To examine how much sense South Korea’s proposed nuclear submarine program makes militarily, NPEC commissioned James O. Campbell Jr., Lead Yard Production Manager at the Naval Sea Systems Command, to contrast these nuclear systems against the military potency and economic efficiency of their nonnuclear alternatives. The attached year-long study makes the case that Seoul’s enthusiasm for building their own nuclear submarines is misplaced.
It may well be that the United States will always have difficulty dictating to its allies what weapons they must buy from the United States. At a minimum, however, friends don’t let friends spend more to make everyone less secure. Given the much better nonnuclear anti-submarine and anti-surface system alternatives that Mr. Campbell has identified, South Korean enthusiasm for building nuclear submarines is just such a case.
Seoul’s Misguided Desire for a Nuclear Submarine
By James O. Campbell, Jr.
13 September 2020
In response to North Korea’s missile submarine threat, South Korean President Moon Jae-in has endorsed the development of an indigenous South Korean nuclear attack submarine. Yet, developing a nuclear submarine offers limited advantages in combating North Korean submarines versus improving the proven anti-submarine capabilities the ROK currently employs. Economically, a South Korean nuclear submarine program would sacrifice overall military readiness in favor of naval prestige. Worse, even if a nuclear submarine program was free, it would take so long to develop, it would come on line far later than the North Korean threat. Finally, pursuing such a program, could raise nonproliferation concerns about uranium enrichment (needed to make naval reactor fuel) and so diplomatically fortify Pyongyang’s own resistance to denuclearization. Seoul’s best course would be to expand current anti-submarine warfare (ASW) assets and invest in new technologies, such as drones, laser, magnetic anomaly detection, and artificial intelligence that would increase their ASW effectiveness.
In 2017, President Moon Jae-in endorsed the development and acquisition of a South Korean nuclear submarines. South Korean proponents of nuclear submarines favor the program for two technical reasons. First, nuclear submarines can stay underwater for months rather days or weeks as conventional diesel/electric submarines do. Second, nuclear submarines can maintain speeds of up to 30 to 40 knots at depth, whereas nonnuclear submarines have difficulty sailing much above 20 knots at depth for any significant duration and must frequently surface to recharge its batteries (which makes them easier detect). These two attributes, South Korean nuclear submarine proponents argue, make nuclear submarines ideal for detecting and neutralizing the North Korean ballistic missile submarines.1
Since Moon’s 2017 endorsement, South Korean interest in developing an indigenously designed nuclear submarines has only grown. Recent press reports indicate the navy’s intention to modify three KSS-III submarines (Dosan Ahn Chang-ho class) to 4,000-ton nuclear powered submarines.

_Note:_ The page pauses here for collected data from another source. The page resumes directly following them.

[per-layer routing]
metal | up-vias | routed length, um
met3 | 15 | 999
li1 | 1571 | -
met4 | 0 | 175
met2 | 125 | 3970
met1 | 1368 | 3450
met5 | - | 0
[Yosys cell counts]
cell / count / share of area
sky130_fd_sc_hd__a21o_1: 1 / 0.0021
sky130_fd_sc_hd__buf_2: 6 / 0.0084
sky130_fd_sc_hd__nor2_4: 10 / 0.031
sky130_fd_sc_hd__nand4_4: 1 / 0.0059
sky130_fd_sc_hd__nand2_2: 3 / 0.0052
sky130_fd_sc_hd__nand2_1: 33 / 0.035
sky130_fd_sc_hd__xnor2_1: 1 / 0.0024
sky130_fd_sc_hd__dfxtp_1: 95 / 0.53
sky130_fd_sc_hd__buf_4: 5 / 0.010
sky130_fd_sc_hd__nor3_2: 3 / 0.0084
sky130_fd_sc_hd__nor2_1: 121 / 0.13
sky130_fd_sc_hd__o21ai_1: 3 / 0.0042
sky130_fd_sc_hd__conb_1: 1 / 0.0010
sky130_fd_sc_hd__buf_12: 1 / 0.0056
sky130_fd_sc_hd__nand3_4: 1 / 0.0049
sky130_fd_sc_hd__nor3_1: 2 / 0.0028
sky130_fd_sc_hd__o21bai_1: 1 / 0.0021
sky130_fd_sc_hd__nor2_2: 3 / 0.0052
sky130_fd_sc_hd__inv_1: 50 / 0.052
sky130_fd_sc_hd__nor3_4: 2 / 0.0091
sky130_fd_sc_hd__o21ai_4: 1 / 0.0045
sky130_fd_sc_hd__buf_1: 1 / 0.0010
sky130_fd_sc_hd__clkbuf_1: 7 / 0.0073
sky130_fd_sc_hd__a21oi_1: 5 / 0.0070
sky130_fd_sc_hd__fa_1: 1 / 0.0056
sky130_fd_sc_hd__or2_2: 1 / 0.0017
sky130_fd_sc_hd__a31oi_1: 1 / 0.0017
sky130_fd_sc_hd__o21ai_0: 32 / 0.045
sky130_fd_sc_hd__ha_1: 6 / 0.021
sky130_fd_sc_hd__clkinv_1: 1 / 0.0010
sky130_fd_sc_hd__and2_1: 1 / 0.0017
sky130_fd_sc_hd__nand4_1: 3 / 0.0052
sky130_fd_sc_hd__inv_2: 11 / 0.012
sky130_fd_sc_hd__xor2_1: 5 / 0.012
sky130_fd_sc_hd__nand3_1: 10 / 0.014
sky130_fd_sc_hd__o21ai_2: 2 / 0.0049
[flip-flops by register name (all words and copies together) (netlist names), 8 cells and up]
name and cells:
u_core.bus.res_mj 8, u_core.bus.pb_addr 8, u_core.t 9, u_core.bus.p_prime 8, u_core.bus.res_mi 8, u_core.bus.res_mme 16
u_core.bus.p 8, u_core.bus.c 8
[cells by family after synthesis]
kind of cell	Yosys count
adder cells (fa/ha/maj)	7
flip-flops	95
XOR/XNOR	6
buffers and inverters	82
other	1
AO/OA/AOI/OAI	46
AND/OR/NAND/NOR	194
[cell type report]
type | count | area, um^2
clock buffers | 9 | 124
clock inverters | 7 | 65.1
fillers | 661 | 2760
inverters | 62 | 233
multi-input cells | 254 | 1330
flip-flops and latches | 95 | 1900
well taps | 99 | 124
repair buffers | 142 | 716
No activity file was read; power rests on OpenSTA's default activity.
[config.mk]
export PLATFORM = sky130hd
export DESIGN_NAME = timer_alarm
export DESIGN_NICKNAME = d
export VERILOG_FILES = /design/src/rtl/timer_alarm_pkg.sv /design/src/rtl/timer_alarm.sv
export SDC_FILE = /design/constraint.sdc
export NUM_CORES = 1
export LEC_CHECK = 0
export ABC_AREA = 1
export BUFFER_PORTS_ARGS = -buffer_cell sky130_fd_sc_hd__buf_2
export CAP_MARGIN = 20
export CORE_MARGIN = 10
export CORE_UTILIZATION = 51
export CTS_CLUSTER_DIAMETER = 30
export CTS_CLUSTER_SIZE = 14
export DETAILED_ROUTE_END_ITERATION = 6
export PLACE_DENSITY = 0.87
export SETUP_SLACK_MARGIN = 0.02
export SLEW_MARGIN = 10
export SYNTH_ARGS = -nofsm -noshare
export SYNTH_HDL_FRONTEND = slang
export SYNTH_SLANG_ARGS = --single-unit
[constraint.sdc]
create_clock -name clk -period 5.1 [get_ports clk]
set_clock_uncertainty 0.2 [all_clocks]
set_input_delay 0.51 -clock clk [delete_from_list [all_inputs] [get_ports clk]]
set_output_delay 0.51 -clock clk [all_outputs]
set_load 0.02 [all_outputs]
[src/rtl/timer_alarm_pkg.sv]
// Shared types for the timer alarm stage: FSM state encoding.
package timer_alarm_pkg;

    typedef enum logic [1:0] {
        ST_DISARMED = 2'd0,
        ST_WATCH    = 2'd1,
        ST_RELOAD   = 2'd2
    } alarm_state_t;

endpackage
<file path="src/rtl/z_reg_sequencer.sv">
// Shares the ALU and Z result register between two requesters: round-robin grant,
// then LOAD/EXEC/CAPT/PUB/DONE. Define ZSEQ_BACK_TO_BACK_EN to re-arbitrate from DONE.
module z_reg_sequencer #(
   parameter int ALU_LAT = 1,
   parameter int OPW     = 4
) (
   input  logic           clk,
   input  logic           rst,
   input  logic [1:0]     req,
   input  logic [OPW-1:0] op0,
   input  logic [OPW-1:0] op1,
   output logic [1:0]     grant,
   output logic [1:0]     done,
   output logic           busy,
   output logic           xy_load,
   output logic [OPW-1:0] alu_op,
   output logic [1:0]     z_ctrl
);

   typedef enum logic [2:0] {
      S_IDLE,
      S_LOAD,
      S_EXEC,
      S_CAPT,
      S_PUB,
      S_DONE
   } state_t;

   localparam logic [3:0] CNT_INIT = 4'(ALU_LAT - 1);

   state_t         state_q, state_d;
   logic           owner_q, owner_d;
   logic           last_q, last_d;
   logic [OPW-1:0] op_q, op_d;
   logic [3:0]     cnt_q, cnt_d;
   logic           arb_point;
   logic           take;
   logic           pick;
   logic [1:0]     owner_oh;

`ifdef ZSEQ_BACK_TO_BACK_EN
   assign arb_point = (state_q == S_IDLE) || (state_q == S_DONE);
`else
   assign arb_point = (state_q == S_IDLE);
`endif

   // On a tie the requester that did not win last time is chosen
   assign pick = (req == 2'b11) ? ~last_q : req[1];
   assign take = arb_point && (req != 2'b00);

   always_comb begin
      state_d = state_q;
      owner_d = owner_q;
      last_d  = last_q;
      op_d    = op_q;
      cnt_d   = cnt_q;
      case (state_q)
         S_IDLE: if (take) state_d = S_LOAD;
         S_LOAD: begin
            cnt_d   = CNT_INIT;
            state_d = S_EXEC;
         end
         S_EXEC: begin
            if (cnt_q != 4'd0) cnt_d = cnt_q - 4'd1;
            else               state_d = S_CAPT;
         end
         S_CAPT: state_d = S_PUB;
         S_PUB:  state_d = S_DONE;
         S_DONE: state_d = take ? S_LOAD : S_IDLE;
         default: state_d = S_IDLE;
      endcase
      if (take) begin
         owner_d = pick;
         last_d  = pick;
         op_d    = pick ? op1 : op0;
      end
   end

   always_ff @(posedge clk) begin
      if (rst) begin
         state_q <= S_IDLE;
         owner_q <= 1'b0;
         last_q  <= 1'b1;
         op_q    <= '0;
         cnt_q   <= 4'd0;
      end else begin
         state_q <= state_d;
         owner_q <= owner_d;
         last_q  <= last_d;
         op_q    <= op_d;
         cnt_q   <= cnt_d;
      end
   end

   assign owner_oh = owner_q ? 2'b10 : 2'b01;

   always_comb begin
      grant   = 2'b00;
      done    = 2'b00;
      busy    = 1'b0;
      xy_load = 1'b0;
      alu_op  = '0;
      z_ctrl  = 2'b00;
      if (state_q != S_IDLE) begin
         grant = owner_oh;
         busy  = 1'b1;
      end
      case (state_q)
         S_LOAD: begin
            xy_load = 1'b1;
            alu_op  = op_q;
         end
         S_EXEC: alu_op = op_q;
         S_CAPT: begin
            alu_op = op_q;
            z_ctrl = 2'b10;
         end
         S_PUB:  z_ctrl = 2'b01;
         S_DONE: done = owner_oh;
         default: ;
      endcase
   end

endmodule

</file>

This is a major commitment. Not only does the addition of nuclear power to the final three submarines severely impact the defense budget, but South Korea must find a reliable long-term fuel supplier. South Korea has nuclear fuel purchase agreements with the United States, but for civilian applications only. Press reports attributed to unnamed military sources suggest that once the United States agrees to supply low enriched uranium for naval use, the development process will be a breeze.2 This statement glosses over the complexities associated with renegotiation of the existing South Korean-US 123 agreement and the difficulties of building nuclear submarines.